Join us for an insightful presentation by Pedram Hayati from SecDim as he delves into the intriguing findings from an AI wargame experiment designed to test the resilience of Large Language Models (LLMs) against prompt injection attacks. This experiment, structured as an Attack & Defence wargame, required participants to secure their LLM applications while attempting to breach the defences of others.
Description:
LLMs, despite their advanced capabilities, often struggle to maintain consistent adherence to instructions when confronted with prompt injection attacks. This vulnerability poses a significant challenge to their reliable deployment across various applications. To better understand and improve the defensive measures available for AI applications, we conducted a novel online wargame.

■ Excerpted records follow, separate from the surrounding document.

Background: an optimization exercise with open tools, aiming at small area, a short achievable clock period and few clock cycles. Do not read the settings as production practice.
At most, simulation tests tie the RTL to the original design; equivalence was not proved.
Power is estimated from default activity; no workload was simulated.

==> umber <==
==> flow/design.v <==
`default_nettype none
package gdfs_pkg;
   localparam int MAX_VERTICES = 16;
   localparam int MAX_DEGREE   = 8;
   localparam int OP_W     = 2;
   localparam int VERTEX_W = $clog2(MAX_VERTICES);
   localparam int SLOT_W   = $clog2(MAX_DEGREE);
   localparam int DEG_W    = $clog2(MAX_DEGREE + 1);
   localparam int DEPTH_W  = $clog2(MAX_VERTICES + 1);
   localparam int CFG_W    = 5;
   localparam int STATUS_W = 2;
   localparam int ADJ_AW   = VERTEX_W + SLOT_W;
   localparam int ADJ_DEPTH = MAX_VERTICES * MAX_DEGREE;
   localparam logic [CFG_W-1:0] VCOUNT_RESET = CFG_W'(16);
   localparam logic [OP_W-1:0] OP_CLEAR = 2'd0;
   localparam logic [OP_W-1:0] OP_ADD   = 2'd1;
   localparam logic [OP_W-1:0] OP_TRAV  = 2'd2;
   localparam logic [OP_W-1:0] OP_PATH  = 2'd3;
   localparam logic [STATUS_W-1:0] ST_OK      = 2'd0;
   localparam logic [STATUS_W-1:0] ST_NO_PATH = 2'd1;
   localparam logic [STATUS_W-1:0] ST_RANGE   = 2'd2;
   localparam logic [STATUS_W-1:0] ST_FULL    = 2'd3;
   typedef struct packed {
      logic                latch_req;
      logic                clear_deg;
      logic                load_da;
      logic                load_db;
      logic                edge_wr1;
      logic                edge_wr2;
      logic                start;
      logic                fetch;
      logic                pop;
      logic                push;
      logic                out_load;
      logic                out_status_only;
      logic [STATUS_W-1:0] out_status;
   } gdfs_cmd_type;
   typedef struct packed {
      logic [OP_W-1:0] opcode;
      logic            a_ok;
      logic            b_ok;
      logic            edge_full;
      logic            start_is_target;
      logic            stack_empty;
      logic            has_next;
      logic            nb_new;
      logic            nb_is_target;
      logic            emit_last;
      logic            out_free;
   } gdfs_stat_type;
endpackage
`default_nettype wire
`default_nettype none
module gdfs_ram (
   input  wire logic         clock,
   input  wire logic [15:0]  wr_en,      
   input  wire logic [63:0]  wr_data,    
   input  wire logic [15:0]  rd_sel,     
   output      logic [31:0]  rd_list
);
   logic [31:0] mem_ff [16];
   always_ff @(posedge clock) begin
      for (int u = 0; u < 16; u++) begin
         if (wr_en[u]) begin
            mem_ff[u] <= {mem_ff[u][27:0], wr_data[u*4 +: 4]};
         end
      end
   end
   always_comb begin
      rd_list = '0;
      for (int u = 0; u < 16; u++) begin
         rd_list = rd_list | ({32{rd_sel[u]}} & mem_ff[u]);
      end
   end
endmodule
`default_nettype wire
`default_nettype none
import gdfs_pkg::*;
module graph_depth_first_search_core (
   input  wire logic                clock,
   input  wire logic                reset,
   input  wire logic                req_valid,
   output      logic                req_ready,
   input  wire logic [OP_W-1:0]     req_opcode,
   input  wire logic [VERTEX_W-1:0] req_vertex_a,
   input  wire logic [VERTEX_W-1:0] req_vertex_b,
   output      logic                rsp_valid,
   input  wire logic                rsp_ready,
   output      logic [VERTEX_W-1:0] rsp_vertex_out,
   output      logic                rsp_last_of_run,
   output      logic [STATUS_W-1:0] rsp_status,
   input  wire logic                csr_valid,
   output      logic                csr_ready,
   input  wire logic [CFG_W-1:0]    csr_vertex_count
);
   localparam logic [1:0] E_IDLE = 2'd0;
   localparam logic [1:0] E_ONE  = 2'd1;
   localparam logic [1:0] E_WALK = 2'd2;
   logic [CFG_W-1:0] vcount_ff;
   always_ff @(posedge clock) begin
      if (reset) begin
         vcount_ff <= VCOUNT_RESET;
      end else if (csr_valid) begin
         vcount_ff <= csr_vertex_count;
      end
   end
   assign csr_ready = 1'b1;
   logic       qv_ff;
   logic [1:0] qop_ff;
   logic [3:0] qa_ff;
   logic [3:0] qb_ff;
   logic       req_fire;
   logic       take;
   assign req_ready = !qv_ff;
   assign req_fire  = req_valid && !qv_ff;
   always_ff @(posedge clock) begin
      if (reset) begin
         qv_ff <= 1'b0;
      end else if (take) begin
         qv_ff <= 1'b0;
      end else if (req_fire) begin
         qv_ff <= 1'b1;
      end
   end
   always_ff @(posedge clock) begin
      if (req_fire) begin
         qop_ff <= req_opcode;
         qa_ff  <= req_vertex_a;
         qb_ff  <= req_vertex_b;
      end
   end
   logic [1:0] nop;
   logic [3:0] na;
   logic [3:0] nb;
   logic       na_ok;
   logic       nb_ok;
   logic       n_walk;
   assign nop    = qv_ff ? qop_ff : req_opcode;
   assign na     = qv_ff ? qa_ff : req_vertex_a;
   assign nb     = qv_ff ? qb_ff : req_vertex_b;
   assign na_ok  = vcount_ff[4] || (na < vcount_ff[3:0]);
   assign nb_ok  = vcount_ff[4] || (nb < vcount_ff[3:0]);
   assign n_walk = na_ok && ((nop == OP_TRAV) || (nop == OP_PATH && nb_ok && na != nb));
   logic [1:0]  est_ff;
   logic [1:0]  cop_ff;
   logic [3:0]  ca_ff;
   logic [3:0]  cb_ff;
   logic        cok_ff;        
   logic        half_ff;       
   logic [3:0]  deg_ff [16];
   logic [15:0] vis_ff;
   logic [3:0]  stk_ff [16];
   logic [15:0] live_ff;
   logic [15:0] curv_oh;       
   logic [3:0]  pend_ff;       
   logic        em_ff;
   logic        pv_ff;
   logic [6:0]  ptok_ff;
   logic        pem_ff;        
   logic [3:0]  petop_ff;
   logic [3:0]  e_ff;          
   logic [3:0]  etop_ff;       
   logic       hv_ff;
   logic [6:0] h_ff;
   logic       oadv;
   assign oadv = !hv_ff || rsp_ready;
   logic [15:0] wr_en;
   logic [63:0] wr_data;
   logic [31:0] row;
   gdfs_ram u_adj (
      .clock   (clock),
      .wr_en   (wr_en),
      .wr_data (wr_data),
      .rd_sel  (curv_oh),
      .rd_list (row)
   );
   logic go;
   logic [15:0] a_oh;
   logic [15:0] b_oh;
   logic [15:0] d_full;        
   logic [15:0] d_ge7;         
   logic [15:0] d_zero;
   logic [15:0] d_gt1;
   logic        self_loop;
   logic        add_full;
   logic        add_do;
   logic        clr_do;
   always_comb begin
      for (int u = 0; u < 16; u++) begin
         a_oh[u]   = (ca_ff == 4'(u));
         b_oh[u]   = (cb_ff == 4'(u));
         d_full[u] = deg_ff[u][3];
         d_ge7[u]  = deg_ff[u][3] || (deg_ff[u][2:0] == 3'd7);
         d_zero[u] = (deg_ff[u] == 4'd0);
         d_gt1[u]  = (deg_ff[u] > 4'd1);
      end
   end
   assign self_loop = (ca_ff == cb_ff);
   assign add_full  = !half_ff && (self_loop ? |(a_oh & d_ge7) : |((a_oh | b_oh) & d_full));
   assign add_do    = go && (est_ff == E_ONE) && (cop_ff == OP_ADD) && cok_ff && !add_full;
   assign clr_do    = go && (est_ff == E_ONE) && (cop_ff == OP_CLEAR);
   always_comb begin
      for (int u = 0; u < 16; u++) begin
         wr_data[u*4 +: 4] = a_oh[u] ? cb_ff : ca_ff;
         wr_en[u]          = add_do && (a_oh[u] || b_oh[u]);
      end
   end
   always_ff @(posedge clock) begin
      for (int u = 0; u < 16; u++) begin
         if (reset || clr_do) begin
            deg_ff[u] <= 4'd0;
         end else if (wr_en[u]) begin
            deg_ff[u] <= deg_ff[u] + 4'd1;
         end
      end
   end
   always_ff @(posedge clock) begin
      if (take) begin
         half_ff <= 1'b0;
      end else if (add_do) begin
         half_ff <= 1'b1;
      end
   end
   logic [3:0]  dv;
   logic [7:0]  unv;
   logic [7:0]  sel;
   logic [7:0]  nbr_tgt;
   logic [7:0]  nbr_w;
   logic [7:0]  nbr_gt1;
   logic [3:0]  w;
   logic [15:0] w_oh;
   logic        push;
   logic        w_live;
   logic        v_live;
   logic        found;
   logic [15:0] jh;            
   logic [15:0] live_rest;     
   logic [3:0]  jpos;          
   logic [3:0]  stk_j2;        
   logic        any_live;
   logic        b_isolated;
   always_comb begin
      dv = '0;
      for (int u = 0; u < 16; u++) begin
         dv = dv | ({4{curv_oh[u]}} & deg_ff[u]);
      end
   end
   always_comb begin
      for (int k = 0; k < 8; k++) begin
         unv[k]     = (4'(k) < dv) && !vis_ff[row[k*4 +: 4]];
         nbr_tgt[k] = (row[k*4 +: 4] == cb_ff);
      end
      for (int k = 0; k < 8; k++) begin
         sel[k] = unv[k] && ((unv >> (k + 1)) == 8'd0);
      end
      w = '0;
      for (int k = 0; k < 8; k++) begin
         w = w | ({4{sel[k]}} & row[k*4 +: 4]);
      end
      for (int k = 0; k < 8; k++) begin
         nbr_w[k] = (row[k*4 +: 4] == w);
      end
      w_oh = '0;
      for (int k = 0; k < 8; k++) begin
         w_oh = w_oh | ({16{sel[k]}} & (16'(1) << row[k*4 +: 4]));
         nbr_gt1[k] = d_gt1[row[k*4 +: 4]];
      end
   end
   assign push   = |unv;
   assign v_live = |(unv & ~nbr_w);
   assign w_live = |(sel & nbr_gt1);
   assign found  = (cop_ff == OP_PATH) && |(sel & nbr_tgt);
   always_comb begin
      jh   = '0;
      jpos = '0;
      for (int i = 0; i < 16; i++) begin
         if (live_ff[i]) begin
            jh   = 16'(1) << i;
            jpos = 4'(i + 1);
         end
      end
      live_rest = live_ff & ~jh;
      stk_j2    = '0;
      for (int i = 0; i < 16; i++) begin
         if (live_rest[i]) begin
            stk_j2 = stk_ff[i];
         end
      end
   end
   assign any_live   = |live_ff;
   assign b_isolated = (cop_ff == OP_PATH) && |(b_oh & d_zero);
   logic       fin;            
   logic       eng_v;
   logic [3:0] eng_vx;
   logic       eng_last;
   logic [1:0] eng_st;
   logic       walk_end;
   assign walk_end = !any_live || b_isolated || ((vis_ff | d_zero) == 16'hffff) ||
                     (!push && (live_rest == '0));
   always_comb begin
      fin      = 1'b0;
      eng_v    = 1'b0;
      eng_vx   = '0;
      eng_last = 1'b1;
      eng_st   = ST_OK;
      case (est_ff)
         E_ONE: begin
            fin   = (cop_ff != OP_ADD) || !cok_ff || add_full || !self_loop || half_ff;
            eng_v = fin;
            if (!cok_ff) begin
               eng_st = ST_RANGE;
            end else if (cop_ff == OP_ADD && add_full) begin
               eng_st = ST_FULL;
            end else if (cop_ff == OP_PATH) begin
               eng_vx = ca_ff;
            end
         end
         E_WALK: begin
            if (walk_end) begin
               fin   = 1'b1;
               eng_v = 1'b1;
               if (cop_ff == OP_PATH) begin
                  eng_st = ST_NO_PATH;
               end else begin
                  eng_vx = pend_ff;
               end
            end else if (push) begin
               if (cop_ff == OP_TRAV) begin
                  eng_v    = 1'b1;
                  eng_vx   = pend_ff;
                  eng_last = 1'b0;
               end else if (found) begin
                  fin      = 1'b1;
                  eng_v    = 1'b1;
                  eng_vx   = stk_ff[0];
                  eng_last = 1'b0;
               end
            end
         end
         default: begin
            fin = 1'b1;
         end
      endcase
   end
   assign go   = oadv && !pv_ff;
   assign take = go && fin && (qv_ff || req_valid);
   always_ff @(posedge clock) begin
      if (reset) begin
         est_ff <= E_IDLE;
      end else if (go && fin) begin
         est_ff <= take ? (n_walk ? E_WALK : E_ONE) : E_IDLE;
      end
   end
   always_ff @(posedge clock) begin
      if (take) begin
         cop_ff <= nop;
         ca_ff  <= na;
         cb_ff  <= nb;
         cok_ff <= (nop == OP_CLEAR) || (na_ok && (nb_ok || nop == OP_TRAV));
      end
   end
   always_ff @(posedge clock) begin
      if (take) begin
         vis_ff    <= 16'(1) << na;
         live_ff   <= 16'd1;
         curv_oh   <= 16'(1) << na;
         pend_ff   <= na;
      end else if (go && est_ff == E_WALK) begin
         if (push) begin
            vis_ff  <= vis_ff | w_oh;
            pend_ff <= w;
            for (int i = 0; i < 16; i++) begin
               if (jh[i]) begin
                  live_ff[i] <= v_live;
               end
               if (i > 0 && jh[i-1]) begin
                  live_ff[i] <= w_live;
               end
            end
            curv_oh <= w_live ? w_oh : (v_live ? curv_oh : (16'(1) << stk_j2));
         end else begin
            live_ff <= live_rest;
            curv_oh <= 16'(1) << stk_j2;
         end
      end
   end
   always_ff @(posedge clock) begin
      if (take) begin
         stk_ff[0] <= na;
      end
      if (go && est_ff == E_WALK && push) begin
         for (int i = 1; i < 16; i++) begin
            if (jh[i-1]) begin
               stk_ff[i] <= w;
            end
         end
      end
   end
   logic       em_last;
   logic [3:0] em_vx;
   logic       found_evt;
   assign em_vx     = stk_ff[e_ff];
   assign em_last   = (e_ff == etop_ff);
   assign found_evt = go && (est_ff == E_WALK) && !walk_end && push && found;
   always_ff @(posedge clock) begin
      if (reset) begin
         em_ff <= 1'b0;
         pv_ff <= 1'b0;
      end else if (oadv) begin
         if (em_ff) begin
            e_ff <= e_ff + 4'd1;
            if (em_last) begin
               em_ff <= 1'b0;
            end
            if (go && eng_v) begin
               pv_ff <= 1'b1;
            end
         end else if (pv_ff) begin
            pv_ff <= 1'b0;
            if (pem_ff) begin
               em_ff   <= 1'b1;
               e_ff    <= 4'd1;
               etop_ff <= petop_ff;
            end
         end else if (found_evt) begin
            em_ff   <= 1'b1;
            e_ff    <= 4'd1;
            etop_ff <= jpos;
         end
      end
   end
   always_ff @(posedge clock) begin
      if (em_ff && go && eng_v) begin
         ptok_ff  <= {eng_vx, eng_last, eng_st};
         pem_ff   <= found_evt;
         petop_ff <= jpos;
      end
   end
   logic       tok_v;
   logic [6:0] tok;
   assign tok_v = em_ff || pv_ff || (go && eng_v);
   assign tok   = em_ff ? {em_vx, em_last, ST_OK} :
                  pv_ff ? ptok_ff : {eng_vx, eng_last, eng_st};
   always_ff @(posedge clock) begin
      if (reset) begin
         hv_ff <= 1'b0;
      end else if (oadv) begin
         hv_ff <= tok_v;
      end
   end
   always_ff @(posedge clock) begin
      if (oadv) begin
         h_ff <= tok;
      end
   end
   assign rsp_valid       = hv_ff;
   assign rsp_vertex_out  = h_ff[6:3];
   assign rsp_last_of_run = h_ff[2];
   assign rsp_status      = h_ff[1:0];
endmodule
`default_nettype wire
==> flow/run.sh <==
#!/bin/bash
# synth_recipe.tcl (not shown) runs the flow's synth.tcl, then flattens the netlist and writes it again
# the make line also repeats each setting of config.mk as NAME=value (left out here)
make -C /OpenROAD-flow-scripts/flow DESIGN_CONFIG=/design/flow/config.mk WORK_HOME=/design/flow/orfs CLKGATE_MAP_FILE= SYNTH_SCRIPT=/design/flow/synth_recipe.tcl finish
==> flow/config.mk <==
export PLATFORM = sky130hd
export DESIGN_NAME = graph_depth_first_search_core
export DESIGN_NICKNAME = graph_depth_first_search_core
export VERILOG_FILES = /design/flow/design.v
export SDC_FILE = /design/flow/constraint.sdc
export NUM_CORES = 4
export LEC_CHECK = 0
export ABC_AREA = 1
export CAP_MARGIN = 20
export CORE_MARGIN = 2
export CORE_UTILIZATION = 40
export CTS_CLUSTER_DIAMETER = 100
export CTS_CLUSTER_SIZE = 30
export SETUP_SLACK_MARGIN = 5
export SLEW_MARGIN = 20
export TNS_END_PERCENT = 100
==> flow/constraint.sdc <==
create_clock -name core_clock -period 10.0 [get_ports {clock}]
set_input_delay 2.0000 -clock core_clock [delete_from_list [all_inputs] [get_ports {clock}]]
set_output_delay 2.0000 -clock core_clock [all_outputs]
set_load 0.01 [all_outputs]
==> ember: changes against umber <==
--- a/flow/design.v
+++ b/flow/design.v
@@ -156,6 +156,2 @@
    logic        em_ff;
-   logic        pv_ff;
-   logic [6:0]  ptok_ff;
-   logic        pem_ff;        
-   logic [3:0]  petop_ff;
    logic [3:0]  e_ff;          
@@ -163,5 +159,5 @@
    logic       hv_ff;
+   logic       tv_ff;
    logic [6:0] h_ff;
-   logic       oadv;
-   assign oadv = !hv_ff || rsp_ready;
+   logic [6:0] t_ff;
    logic [15:0] wr_en;
@@ -228,3 +224,2 @@
    logic [7:0]  nbr_w;
-   logic [7:0]  nbr_gt1;
    logic [3:0]  w;
@@ -262,6 +257,4 @@
       end
-      w_oh = '0;
-      for (int k = 0; k < 8; k++) begin
-         w_oh = w_oh | ({16{sel[k]}} & (16'(1) << row[k*4 +: 4]));
-         nbr_gt1[k] = d_gt1[row[k*4 +: 4]];
+      for (int u = 0; u < 16; u++) begin
+         w_oh[u] = (w == 4'(u));
       end
@@ -270,3 +263,3 @@
    assign v_live = |(unv & ~nbr_w);
-   assign w_live = |(sel & nbr_gt1);
+   assign w_live = |(w_oh & d_gt1);
    assign found  = (cop_ff == OP_PATH) && |(sel & nbr_tgt);
@@ -297,4 +290,3 @@
    logic       walk_end;
-   assign walk_end = !any_live || b_isolated || ((vis_ff | d_zero) == 16'hffff) ||
-                     (!push && (live_rest == '0));
+   assign walk_end = !any_live || b_isolated || (!push && (live_rest == '0));
    always_comb begin
@@ -344,3 +336,3 @@
    end
-   assign go   = oadv && !pv_ff;
+   assign go   = !tv_ff && !(em_ff && eng_v);
    assign take = go && fin && (qv_ff || req_valid);
@@ -400,6 +392,4 @@
    logic [3:0] em_vx;
-   logic       found_evt;
-   assign em_vx     = stk_ff[e_ff];
-   assign em_last   = (e_ff == etop_ff);
-   assign found_evt = go && (est_ff == E_WALK) && !walk_end && push && found;
+   assign em_vx   = stk_ff[e_ff];
+   assign em_last = (e_ff == etop_ff);
    always_ff @(posedge clock) begin
@@ -407,4 +397,3 @@
          em_ff <= 1'b0;
-         pv_ff <= 1'b0;
-      end else if (oadv) begin
+      end else if (!tv_ff) begin
          if (em_ff) begin
@@ -414,13 +403,3 @@
             end
-            if (go && eng_v) begin
-               pv_ff <= 1'b1;
-            end
-         end else if (pv_ff) begin
-            pv_ff <= 1'b0;
-            if (pem_ff) begin
-               em_ff   <= 1'b1;
-               e_ff    <= 4'd1;
-               etop_ff <= petop_ff;
-            end
-         end else if (found_evt) begin
+         end else if (go && est_ff == E_WALK && !walk_end && push && found) begin
             em_ff   <= 1'b1;
@@ -431,14 +410,8 @@
    end
-   always_ff @(posedge clock) begin
-      if (em_ff && go && eng_v) begin
-         ptok_ff  <= {eng_vx, eng_last, eng_st};
-         pem_ff   <= found_evt;
-         petop_ff <= jpos;
-      end
-   end
    logic       tok_v;
    logic [6:0] tok;
-   assign tok_v = em_ff || pv_ff || (go && eng_v);
-   assign tok   = em_ff ? {em_vx, em_last, ST_OK} :
-                  pv_ff ? ptok_ff : {eng_vx, eng_last, eng_st};
+   logic       pop;
+   assign tok_v = !tv_ff && (em_ff || eng_v);
+   assign tok   = em_ff ? {em_vx, em_last, ST_OK} : {eng_vx, eng_last, eng_st};
+   assign pop   = hv_ff && rsp_ready;
    always_ff @(posedge clock) begin
@@ -446,4 +419,15 @@
          hv_ff <= 1'b0;
-      end else if (oadv) begin
-         hv_ff <= tok_v;
+         tv_ff <= 1'b0;
+      end else begin
+         if (pop) begin
+            if (tv_ff) begin
+               tv_ff <= 1'b0;
+            end else begin
+               hv_ff <= tok_v;
+            end
+         end else if (!hv_ff) begin
+            hv_ff <= tok_v;
+         end else if (tok_v) begin
+            tv_ff <= 1'b1;
+         end
       end
@@ -451,5 +435,10 @@
    always_ff @(posedge clock) begin
-      if (oadv) begin
+      if (pop) begin
+         h_ff <= tv_ff ? t_ff : tok;
+      end else if (!hv_ff) begin
          h_ff <= tok;
       end
+      if (!pop && hv_ff && tok_v) begin
+         t_ff <= tok;
+      end
    end
ABC_AREA = not set   (was 1)
CORE_UTILIZATION = 55   (was 40)
CTS_CLUSTER_DIAMETER = not set   (was 100)
CTS_CLUSTER_SIZE = not set   (was 30)
SETUP_SLACK_MARGIN = 3.5   (was 5)
==> results by group <==
Clocking
  – Setup bufs post-CTS: 23

Logic synthesis
  – Post-synthesis cell type count: 66

Power
  – Total power draw: 8220 µW

Worst setup path
  – Worst-path cell chain: nor2_1 -> inv_1 -> nor2_1 -> inv_1 -> o21ai_0 -> inv_1 -> o22ai_1 -> nor4_1 -> nand2_1 -> o21ai_1 -> nand3_1 -> nor2_1 -> inv_1 -> buf_4 -> nor2_4 -> buf_4
  – Critical Path RT: 10.23 ns

Outcome
  – Outcome: timing/DRC/antenna clean
the above is filed under umber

In this experiment, participants were tasked with protecting their AI applications from leaking secret phrases, while simultaneously attempting to extract these phrases from others’ apps. A successful breach resulted in the compromised app being temporarily removed from the game, allowing the player to reconfigure their defences before rejoining the competition.
Our findings revealed that every application was eventually compromised, underscoring the vulnerabilities within the defensive strategies employed. These results support our hypothesis that creating a secure LLM application is still a formidable challenge, largely due to the complexities of the underlying prompt injection mechanisms.
During this presentation, Pedram will share the outcomes of this wargame experiment, offering valuable insights into the ongoing challenges and considerations in securing LLM-based applications. Don’t miss this opportunity to learn from a pioneering study in the field!
We look forward to seeing you there!
- Conference: OWASP New Zealand 2024
- Title: Jailbreaking and Securing LLM Apps: Lessons from an Online Wargame Experiment
- Presenter: Pedram Hayati - SecDim
- Track: Two
- Date & Time: Friday, 6 September 2024, 11:30